Out of all of the wedding dress codes, festive attire is probably the one you can have the most fun with and interpret to fit your personal style. Festive attire is usually attributed to weddings that want a dressy feel without the perceived stuffiness of a tuxedo requirement. Similar to black tie optional, men have the freedom to take more risks with regard to color and pattern. The key here is balancing the festive with the appropriate, such as taking into consideration things like the wedding venue and time of day (one generally should not wear velvet in the daytime or khakis in the evening, for example). An option is to wear a dark-colored, double-breasted suit (possibly in a subtle pattern), with a white shirt and bold silk necktie.
One of the more standard wedding dress codes, particularly during the summertime, is daytime formal. As the name suggests, the ceremony for this type of wedding takes place before five PM, calling for guests to dress in a more relaxed way than for an evening event. For this type of wedding, a light colored suit in a brown or tan shade, accompanied by a blue and white striped shirt and a corresponding neck or (non-formal) bowtie will help you win the style stakes.
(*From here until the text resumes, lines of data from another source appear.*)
## src/rtl/cpu_pkg.sv

```systemverilog
// Shared definitions for the 16-bit RISC core: datapath widths, opcodes and fetch states.
package cpu_pkg;

    localparam int unsigned PC_W    = 16;
    localparam int unsigned INSTR_W = 16;

    localparam logic [3:0] OP_ADD  = 4'b0000;
    localparam logic [3:0] OP_SUB  = 4'b0001;
    localparam logic [3:0] OP_AND  = 4'b0010;
    localparam logic [3:0] OP_OR   = 4'b0011;
    localparam logic [3:0] OP_ADDI = 4'b0100;
    localparam logic [3:0] OP_LW   = 4'b0101;
    localparam logic [3:0] OP_SW   = 4'b0110;
    localparam logic [3:0] OP_SLT  = 4'b0111;
    localparam logic [3:0] OP_BEQ  = 4'b1000;
    localparam logic [3:0] OP_BNE  = 4'b1001;

    typedef enum logic {
        FS_RUN   = 1'b0,
        FS_DRAIN = 1'b1
    } fetch_state_e;

endpackage

```

## src/rtl/fetch_fifo.sv

```systemverilog
// Small synchronous FIFO with flush; push and pop may coincide, even when full.
module fetch_fifo #(
    parameter int unsigned DEPTH = 2,
    parameter int unsigned WIDTH = 16
) (
    input  logic                         clk,
    input  logic                         reset,
    input  logic                         flush,
    input  logic                         push,
    input  logic [WIDTH-1:0]             push_data,
    input  logic                         pop,
    output logic [WIDTH-1:0]             pop_data,
    output logic                         full,
    output logic                         empty,
    output logic [$clog2(DEPTH+1)-1:0]   count
);

    localparam int unsigned PTR_W = (DEPTH > 1) ? $clog2(DEPTH) : 1;
    localparam int unsigned CNT_W = $clog2(DEPTH + 1);

    logic [WIDTH-1:0] mem [DEPTH];
    logic [PTR_W-1:0] wr_ptr;
    logic [PTR_W-1:0] rd_ptr;
    logic [CNT_W-1:0] cnt;
    logic             do_push;
    logic             do_pop;

    function automatic logic [PTR_W-1:0] next_ptr(input logic [PTR_W-1:0] p);
        return (p == PTR_W'(DEPTH - 1)) ? '0 : p + 1'b1;
    endfunction

    assign empty    = (cnt == '0);
    assign full     = (cnt == CNT_W'(DEPTH));
    assign count    = cnt;
    assign pop_data = mem[rd_ptr];
    assign do_pop   = pop && !empty;
    assign do_push  = push && (!full || do_pop);

    always_ff @(posedge clk or posedge reset) begin
        if (reset) begin
            wr_ptr <= '0;
            rd_ptr <= '0;
            cnt    <= '0;
        end else if (flush) begin
            wr_ptr <= '0;
            rd_ptr <= '0;
            cnt    <= '0;
        end else begin
            if (do_push) wr_ptr <= next_ptr(wr_ptr);
            if (do_pop)  rd_ptr <= next_ptr(rd_ptr);
            cnt <= cnt + CNT_W'(do_push) - CNT_W'(do_pop);
        end
    end

    // Storage needs no reset: readers only look at it while the FIFO is non-empty.
    always_ff @(posedge clk) begin
        if (do_push && !flush) mem[wr_ptr] <= push_data;
    end

endmodule

```

## src/rtl/instr_fetch_unit.sv

```systemverilog
// Fetch front end: credit-limited in-order instruction fetch with redirect flush and stale-response drain.
module instr_fetch_unit #(
    parameter int unsigned PC_W      = cpu_pkg::PC_W,
    parameter int unsigned INSTR_W   = cpu_pkg::INSTR_W,
    parameter int unsigned BUF_DEPTH = 2
) (
    input  logic               clk,
    input  logic               reset,
    output logic               imem_req,
    output logic [PC_W-1:0]    imem_addr,
    input  logic               imem_ready,
    input  logic               imem_rvalid,
    input  logic [INSTR_W-1:0] imem_rdata,
    output logic               dec_valid,
    input  logic               dec_ready,
    output logic [INSTR_W-1:0] dec_instr,
    output logic [3:0]         dec_op,
    output logic [PC_W-1:0]    dec_pc,
    input  logic               redirect,
    input  logic [PC_W-1:0]    redirect_pc
);

    import cpu_pkg::*;

    localparam int unsigned CNT_W = $clog2(BUF_DEPTH + 1);

    fetch_state_e state, state_next;

    logic [PC_W-1:0]          pc, pc_next;
    logic [CNT_W-1:0]         outstanding, outstanding_next;
    logic [CNT_W-1:0]         stale, stale_next;
    logic [CNT_W:0]           in_use;
    logic [CNT_W:0]           redirect_stale;
    logic                     credit;
    logic                     accept;
    logic                     rsp_drop;
    logic                     rsp_take;
    logic                     pop_req;

    logic [INSTR_W+PC_W-1:0]  ibuf_head;
    logic                     ibuf_full, ibuf_empty;
    logic [CNT_W-1:0]         ibuf_count;
    logic [PC_W-1:0]          tag_head;
    logic                     tag_full, tag_empty;
    logic [CNT_W-1:0]         tag_count;

    assign accept   = imem_req && imem_ready;
    assign rsp_drop = imem_rvalid && (stale != '0);
    assign rsp_take = imem_rvalid && (stale == '0) && (outstanding != '0);
    assign pop_req  = dec_valid && dec_ready;

    // The slot being popped this cycle is already counted as free, which sustains one fetch per cycle.
    assign in_use = (CNT_W+1)'(ibuf_count) + (CNT_W+1)'(outstanding) - (CNT_W+1)'(pop_req);
    assign credit = (in_use < (CNT_W+1)'(BUF_DEPTH));

    assign redirect_stale = (CNT_W+1)'(stale) + (CNT_W+1)'(outstanding) + (CNT_W+1)'(accept)
                          - (CNT_W+1)'(rsp_drop || rsp_take);

    always_comb begin
        pc_next          = pc;
        outstanding_next = outstanding;
        stale_next       = stale;
        if (redirect) begin
            pc_next          = redirect_pc;
            outstanding_next = '0;
            stale_next       = CNT_W'(redirect_stale);
        end else begin
            if (accept) pc_next = pc + 1'b1;
            outstanding_next = outstanding + CNT_W'(accept) - CNT_W'(rsp_take);
            if (rsp_drop) stale_next = stale - 1'b1;
        end
    end

    always_ff @(posedge clk or posedge reset) begin
        if (reset) begin
            pc          <= '0;
            outstanding <= '0;
            stale       <= '0;
        end else begin
            pc          <= pc_next;
            outstanding <= outstanding_next;
            stale       <= stale_next;
        end
    end

    always_ff @(posedge clk or posedge reset) begin
        if (reset) state <= FS_RUN;
        else       state <= state_next;
    end

    always_comb begin
        state_next = state;
        unique case (state)
            FS_RUN:   if (redirect && stale_next != '0) state_next = FS_DRAIN;
            FS_DRAIN: if (stale_next == '0)             state_next = FS_RUN;
            default:  state_next = FS_RUN;
        endcase
    end

    always_comb begin
        imem_req  = !reset && (state == FS_RUN) && credit;
        imem_addr = pc;
    end

    fetch_fifo #(
        .DEPTH (BUF_DEPTH),
        .WIDTH (PC_W)
    ) u_tagq (
        .clk       (clk),
        .reset     (reset),
        .flush     (redirect),
        .push      (accept),
        .push_data (pc),
        .pop       (rsp_take),
        .pop_data  (tag_head),
        .full      (tag_full),
        .empty     (tag_empty),
        .count     (tag_count)
    );

    fetch_fifo #(
        .DEPTH (BUF_DEPTH),
        .WIDTH (INSTR_W + PC_W)
    ) u_ibuf (
        .clk       (clk),
        .reset     (reset),
        .flush     (redirect),
        .push      (rsp_take),
        .push_data ({imem_rdata, tag_head}),
        .pop       (pop_req),
        .pop_data  (ibuf_head),
        .full      (ibuf_full),
        .empty     (ibuf_empty),
        .count     (ibuf_count)
    );

    assign dec_valid = !ibuf_empty;
    assign dec_instr = dec_valid ? ibuf_head[PC_W +: INSTR_W]     : '0;
    assign dec_op    = dec_valid ? ibuf_head[PC_W+INSTR_W-1 -: 4] : '0;
    assign dec_pc    = dec_valid ? ibuf_head[PC_W-1:0]            : '0;

    a_rvalid_expected: assert property (@(posedge clk) disable iff (reset)
        imem_rvalid |-> (outstanding != '0 || stale != '0));
    a_tag_tracks_outstanding: assert property (@(posedge clk) disable iff (reset)
        tag_count == outstanding);
    a_tag_no_overflow: assert property (@(posedge clk) disable iff (reset)
        accept |-> !tag_full);
    a_tag_present: assert property (@(posedge clk) disable iff (reset)
        rsp_take |-> !tag_empty);
    a_ibuf_no_overflow: assert property (@(posedge clk) disable iff (reset)
        rsp_take |-> (!ibuf_full || pop_req));

endmodule

```

## config.mk

```make
export PLATFORM = sky130hd
export DESIGN_NAME = instr_fetch_unit
export DESIGN_NICKNAME = d
export VERILOG_FILES = /design/src/rtl/cpu_pkg.sv /design/src/rtl/fetch_fifo.sv /design/src/rtl/instr_fetch_unit.sv
export SDC_FILE = /design/constraint.sdc
export NUM_CORES = 1
export LEC_CHECK = 0
export CORE_MARGIN = 5
export CORE_UTILIZATION = 35
export CTS_CLUSTER_DIAMETER = 150
export DETAILED_ROUTE_END_ITERATION = 10
export PLACE_DENSITY = 0.58
export SKIP_CTS_REPAIR_TIMING = 1
export SLEW_MARGIN = 20
export SYNTH_ARGS = -nofsm -noshare
export SYNTH_HDL_FRONTEND = slang
export SYNTH_HIERARCHICAL = 1
export SYNTH_SLANG_ARGS = --single-unit
```

## constraint.sdc

```tcl
create_clock -name clk -period 5.5 [get_ports clk]
set_input_delay 1.1 -clock clk [delete_from_list [all_inputs] [get_ports clk]]
set_output_delay 1.1 -clock clk [all_outputs]
set_load 0.02 [all_outputs]
```

==> results.md, run 1 <==
* Status: completed
* Post-synthesis average cell area at between 10 and 15 sq um
* Initial Util at a little over a third
* Insertion delay to the later sink of the worst-skew pair at 0.41 ns
* Max Freq at 206.1 MHz
* Post-synthesis cell area at 5644 sq um
* Max Cap Viol at 0
* DP Wirelength at between 7000 and 8000 um
* ANT nets after route at 0
* Crit-path leading delay family: buffers and inverters
* Die Y at 137.0 um
* Placer Congestion at between 0.7 and 0.8
* Worst VDD drop at 0.0002263 V
* 1st-iter DRT viols at 195
* Fin Hold WS at between 0.5 and 0.6 ns
* CTS tree: built
* Vias/cell at 4.702
* Die area at 18770 sq um
* Number of setup violations in the final report at 0
* Crit-path max FO at 7
* Max stage delay on crit path at ~0.60 ns
* RSZ-0062 raised after global routing: no
* Post-Synthesis Cells at 402
* Fill cells at 1409
* Wire length per cell at ~16 um
* Die W at 137.0 um
* Reg clk slew, reported paths at 0.06 ns
* Initial antenna violation count at 0
* Vias in the first global route at 3511
* Worst R2R Setup Slack at around 1.3 ns
* Port Buffer Count at 91
* Worst r2r src: u_ibuf/count[0]
* CP Cell Sequence: clkdlybuf4s50_1 > nor2b_1 > ha_1 > nand2b_1 > fa_1 > xor2_2 > and3_1 > clkdlybuf4s50_1
* I/O Pins at 92
* Routed vias at 3423
* Final core utilization at 46.75%
* H-tree levels at 4
* Footprint of the multi-input gates at 1899 sq um
* Total global-route track usage at between 10% and 20%
* Area growth, synth to finish at 31.10%
* Final TNS setup at 0 ns
* Worst Path Buf+Inv at 2
* Total number of yosys warnings at 6
* Slew headroom at 38.59%
* First-pass GRT wire length at 18630 um
* Crit Path Class: input port to primary output
* FP Rows at 46
* Skew final at 0.008513 ns
* WP data required at ~4.4 ns
* Min cycle time layout at between 4 and 5 ns
* Clock sinks at 125
* Slew of the pin with the lowest slew margin at 0.9212 ns
* Largest net degree at the start of global routing at 53
* Core footprint at roughly 16000 sq um
* Share of layout cells above drive strength 1 at 19.73%
* Critical path's slowest cell: clkdlybuf4s50_1
* Syn nets at 451
* Worst setup SP type: input port
* Crit path arrival time at 3.75 ns
* Leakage power total at 2.630 nW
* Fin. max-slew vios at 0
* Clock root cell: clkbuf_16
* Critical Path Source: dec_ready
* Register Area at 3608 sq um
* Crit-path most repeated cell: clkdlybuf4s50_1
* Cts bufs inserted at 17
* Grt ovf at 0
* Nets@finish at 549
* ANT cells at 0
* Worst Hold Class: flop to flop
* Hold Vio Cnt, Final at 0
* Bufs on Longest Clock Path at 2
* Drt total wl at 11510 um
* Hold_sp: state
* Pwr dens at 341.6 nW/um^2
* Drt drc at 0
* Crit end category: primary output
* First-pass DRT Iterations at 4
* Crit share post-route at roughly nine tenths
metal layers:
metal	up-vias	GRT usage (%)	wire, um
li1	1661	-	-
met1	1629	16.79	5159
met2	117	20.76	5448
met3	16	3.971	746
met4	0	5.266	153
met5	-	0	0
area by class of cell:
| type | instances | area share (%) |
|---|---|---|
| clock inverter | 13 | 2.350 |
| multi-input combinational | 243 | 25.67 |
| inverter | 14 | 0.7102 |
| timing repair buffer | 99 | 13.05 |
| clock buffer | 18 | 5.800 |
| sequential | 125 | 48.77 |
| tap | 216 | 3.652 |
where the power goes:
group	switching [mW]	total [mW]	internal [mW]
Sequential	0.0455	1.11	1.07
Combinational	0.138	0.274	0.136
Clock	0.391	1.14	0.749
Total	0.574	2.53	1.95
## src/rtl/multdiv_ctrl_pkg.sv

```systemverilog
// rtl/multdiv_ctrl_pkg.sv - shared constants for the multdiv sequencer
package multdiv_ctrl_pkg;

  localparam logic [1:0] IDLE  = 2'd0;
  localparam logic [1:0] START = 2'd1;
  localparam logic [1:0] BUSY  = 2'd2;
  localparam logic [1:0] DONE  = 2'd3;

  localparam logic OP_MULT = 1'b0;
  localparam logic OP_DIV  = 1'b1;

  localparam int DEFAULT_TIMEOUT_CYCLES = 64;
  localparam int DEFAULT_RD_W           = 5;

  function automatic int cnt_width(input int n);
    return (n > 1) ? $clog2(n) : 1;
  endfunction

endpackage

```

## src/rtl/multdiv_ctrl_if.sv

```systemverilog
// rtl/multdiv_ctrl_if.sv - request, multdiv and writeback signals of the sequencer
interface multdiv_ctrl_if #(parameter int RD_W = 5);

  logic            req_mult;
  logic            req_div;
  logic [31:0]     req_operandA;
  logic [31:0]     req_operandB;
  logic [RD_W-1:0] req_rd;
  logic            flush;
  logic            stall;
  logic            busy;
  logic            ctrl_MULT;
  logic            ctrl_DIV;
  logic [31:0]     md_operandA;
  logic [31:0]     md_operandB;
  logic [31:0]     data_result;
  logic            data_exception;
  logic            data_resultRDY;
  logic            wb_valid;
  logic [31:0]     wb_data;
  logic [RD_W-1:0] wb_rd;
  logic            wb_exception;

  modport master (
    output req_mult, req_div, req_operandA, req_operandB, req_rd, flush,
    output data_result, data_exception, data_resultRDY,
    input  stall, busy, ctrl_MULT, ctrl_DIV, md_operandA, md_operandB,
    input  wb_valid, wb_data, wb_rd, wb_exception
  );

  modport slave (
    input  req_mult, req_div, req_operandA, req_operandB, req_rd, flush,
    input  data_result, data_exception, data_resultRDY,
    output stall, busy, ctrl_MULT, ctrl_DIV, md_operandA, md_operandB,
    output wb_valid, wb_data, wb_rd, wb_exception
  );

endinterface

```

## src/rtl/multdiv_watchdog.sv

```systemverilog
// rtl/multdiv_watchdog.sv - clear/enable counter flagging a hung multdiv
module multdiv_watchdog
  import multdiv_ctrl_pkg::*;
#(
  parameter int TIMEOUT_CYCLES = DEFAULT_TIMEOUT_CYCLES
) (
  input  logic clock,
  input  logic reset,
  input  logic clr,
  input  logic en,
  output logic tc
);

  localparam int            CW   = cnt_width(TIMEOUT_CYCLES);
  localparam logic [CW-1:0] TERM = CW'(TIMEOUT_CYCLES - 1);

  logic [CW-1:0] count_q, count_d;

  assign tc = (count_q == TERM);

  // Saturates at the terminal count so tc stays asserted until cleared.
  always_comb begin
    count_d = count_q;
    if (clr) begin
      count_d = '0;
    end else if (en && !tc) begin
      count_d = count_q + CW'(1);
    end
  end

  always_ff @(posedge clock or posedge reset) begin
    if (reset) begin
      count_q <= '0;
    end else begin
      count_q <= count_d;
    end
  end

endmodule

```

## src/rtl/multdiv_ctrl.sv

```systemverilog
// rtl/multdiv_ctrl.sv - sequences one mult/div op: start pulse, stall, writeback
module multdiv_ctrl
  import multdiv_ctrl_pkg::*;
#(
  parameter int TIMEOUT_CYCLES = DEFAULT_TIMEOUT_CYCLES,
  parameter int RD_W           = DEFAULT_RD_W
) (
  input  logic         clock,
  input  logic         reset,
  multdiv_ctrl_if.slave bus
);

  logic [1:0]      state_q, state_d;
  logic            op_q, op_d;
  logic [31:0]     opa_q, opa_d;
  logic [31:0]     opb_q, opb_d;
  logic [RD_W-1:0] rd_q, rd_d;
  logic [31:0]     wb_data_q, wb_data_d;
  logic [RD_W-1:0] wb_rd_q, wb_rd_d;
  logic            wb_exc_q, wb_exc_d;
  logic            accept;
  logic            wd_clr;
  logic            wd_en;
  logic            wd_tc;

  // Reset gating keeps stall low while reset is held, even with a request pending.
  assign accept = !reset && ((state_q == IDLE) || (state_q == DONE)) &&
                  (bus.req_mult || bus.req_div) && !bus.flush;

  assign wd_en  = (state_q == BUSY);
  assign wd_clr = (state_q != BUSY) || bus.flush;

  multdiv_watchdog #(
    .TIMEOUT_CYCLES(TIMEOUT_CYCLES)
  ) u_watchdog (
    .clock(clock),
    .reset(reset),
    .clr  (wd_clr),
    .en   (wd_en),
    .tc   (wd_tc)
  );

  always_comb begin
    state_d   = state_q;
    op_d      = op_q;
    opa_d     = opa_q;
    opb_d     = opb_q;
    rd_d      = rd_q;
    wb_data_d = wb_data_q;
    wb_rd_d   = wb_rd_q;
    wb_exc_d  = wb_exc_q;

    case (state_q)
      IDLE: begin
        if (accept) state_d = START;
      end
      START: begin
        state_d = bus.flush ? IDLE : BUSY;
      end
      BUSY: begin
        if (bus.flush) begin
          state_d = IDLE;
        end else if (bus.data_resultRDY) begin
          state_d   = DONE;
          wb_data_d = bus.data_result;
          wb_exc_d  = bus.data_exception;
          wb_rd_d   = rd_q;
        end else if (wd_tc) begin
          state_d   = DONE;
          wb_data_d = '0;
          wb_exc_d  = 1'b1;
          wb_rd_d   = rd_q;
        end
      end
      default: begin
        state_d = accept ? START : IDLE;
      end
    endcase

    if (accept) begin
      op_d  = bus.req_mult ? OP_MULT : OP_DIV;
      opa_d = bus.req_operandA;
      opb_d = bus.req_operandB;
      rd_d  = bus.req_rd;
    end
  end

  always_ff @(posedge clock or posedge reset) begin
    if (reset) begin
      state_q   <= IDLE;
      op_q      <= OP_MULT;
      opa_q     <= '0;
      opb_q     <= '0;
      rd_q      <= '0;
      wb_data_q <= '0;
      wb_rd_q   <= '0;
      wb_exc_q  <= 1'b0;
    end else begin
      state_q   <= state_d;
      op_q      <= op_d;
      opa_q     <= opa_d;
      opb_q     <= opb_d;
      rd_q      <= rd_d;
      wb_data_q <= wb_data_d;
      wb_rd_q   <= wb_rd_d;
      wb_exc_q  <= wb_exc_d;
    end
  end

  assign bus.stall        = accept || (state_q == START) || (state_q == BUSY);
  assign bus.busy         = (state_q == START) || (state_q == BUSY);
  assign bus.ctrl_MULT    = (state_q == START) && (op_q == OP_MULT);
  assign bus.ctrl_DIV     = (state_q == START) && (op_q == OP_DIV);
  assign bus.md_operandA  = opa_q;
  assign bus.md_operandB  = opb_q;
  assign bus.wb_valid     = (state_q == DONE) && !bus.flush;
  assign bus.wb_data      = wb_data_q;
  assign bus.wb_rd        = wb_rd_q;
  assign bus.wb_exception = wb_exc_q;

endmodule
```

## src/flat_wrapper.sv

```systemverilog
// flat-port wrapper written by rule: the top's interface ports become plain ports
module multdiv_ctrl_flat import multdiv_ctrl_pkg::*;
#(
  parameter int TIMEOUT_CYCLES = DEFAULT_TIMEOUT_CYCLES,
  parameter int RD_W           = DEFAULT_RD_W
)
  (clock, reset, bus_req_mult, bus_req_div, bus_req_operandA, bus_req_operandB, bus_req_rd, bus_flush, bus_data_result, bus_data_exception, bus_data_resultRDY, bus_stall, bus_busy, bus_ctrl_MULT, bus_ctrl_DIV, bus_md_operandA, bus_md_operandB, bus_wb_valid, bus_wb_data, bus_wb_rd, bus_wb_exception);
  multdiv_ctrl_if #(.RD_W(RD_W)) bus_i ();
  input  logic clock;
  input  logic reset;
  input wire logic [$bits(bus_i.req_mult)-1:0] bus_req_mult;
  input wire logic [$bits(bus_i.req_div)-1:0] bus_req_div;
  input wire logic [$bits(bus_i.req_operandA)-1:0] bus_req_operandA;
  input wire logic [$bits(bus_i.req_operandB)-1:0] bus_req_operandB;
  input wire logic [$bits(bus_i.req_rd)-1:0] bus_req_rd;
  input wire logic [$bits(bus_i.flush)-1:0] bus_flush;
  input wire logic [$bits(bus_i.data_result)-1:0] bus_data_result;
  input wire logic [$bits(bus_i.data_exception)-1:0] bus_data_exception;
  input wire logic [$bits(bus_i.data_resultRDY)-1:0] bus_data_resultRDY;
  output wire logic [$bits(bus_i.stall)-1:0] bus_stall;
  output wire logic [$bits(bus_i.busy)-1:0] bus_busy;
  output wire logic [$bits(bus_i.ctrl_MULT)-1:0] bus_ctrl_MULT;
  output wire logic [$bits(bus_i.ctrl_DIV)-1:0] bus_ctrl_DIV;
  output wire logic [$bits(bus_i.md_operandA)-1:0] bus_md_operandA;
  output wire logic [$bits(bus_i.md_operandB)-1:0] bus_md_operandB;
  output wire logic [$bits(bus_i.wb_valid)-1:0] bus_wb_valid;
  output wire logic [$bits(bus_i.wb_data)-1:0] bus_wb_data;
  output wire logic [$bits(bus_i.wb_rd)-1:0] bus_wb_rd;
  output wire logic [$bits(bus_i.wb_exception)-1:0] bus_wb_exception;
  assign bus_i.req_mult = bus_req_mult;
  assign bus_i.req_div = bus_req_div;
  assign bus_i.req_operandA = bus_req_operandA;
  assign bus_i.req_operandB = bus_req_operandB;
  assign bus_i.req_rd = bus_req_rd;
  assign bus_i.flush = bus_flush;
  assign bus_i.data_result = bus_data_result;
  assign bus_i.data_exception = bus_data_exception;
  assign bus_i.data_resultRDY = bus_data_resultRDY;
  assign bus_stall = bus_i.stall;
  assign bus_busy = bus_i.busy;
  assign bus_ctrl_MULT = bus_i.ctrl_MULT;
  assign bus_ctrl_DIV = bus_i.ctrl_DIV;
  assign bus_md_operandA = bus_i.md_operandA;
  assign bus_md_operandB = bus_i.md_operandB;
  assign bus_wb_valid = bus_i.wb_valid;
  assign bus_wb_data = bus_i.wb_data;
  assign bus_wb_rd = bus_i.wb_rd;
  assign bus_wb_exception = bus_i.wb_exception;
  multdiv_ctrl #(.TIMEOUT_CYCLES(TIMEOUT_CYCLES), .RD_W(RD_W)) u_core (.clock(clock), .reset(reset), .bus(bus_i));
endmodule
```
When the couple is going for complete ease, or is getting married on the beach or at a tropical destination, they may opt for a casual dress code to fit the mood. As with daytime formal, light colors are generally more appropriate for this type of wedding; this also might be one of the few weddings where you can wear white or cream and not look inappropriate. Being overdressed when the invitation says casual is a big no-no as you don’t want to outshine or be more formal than the groom. A safe bet may be a light linen suit with a polo, or pair of khakis or slacks with an open, button-down shirt (never wear jeans to a wedding unless the invitation explicitly indicates to do so).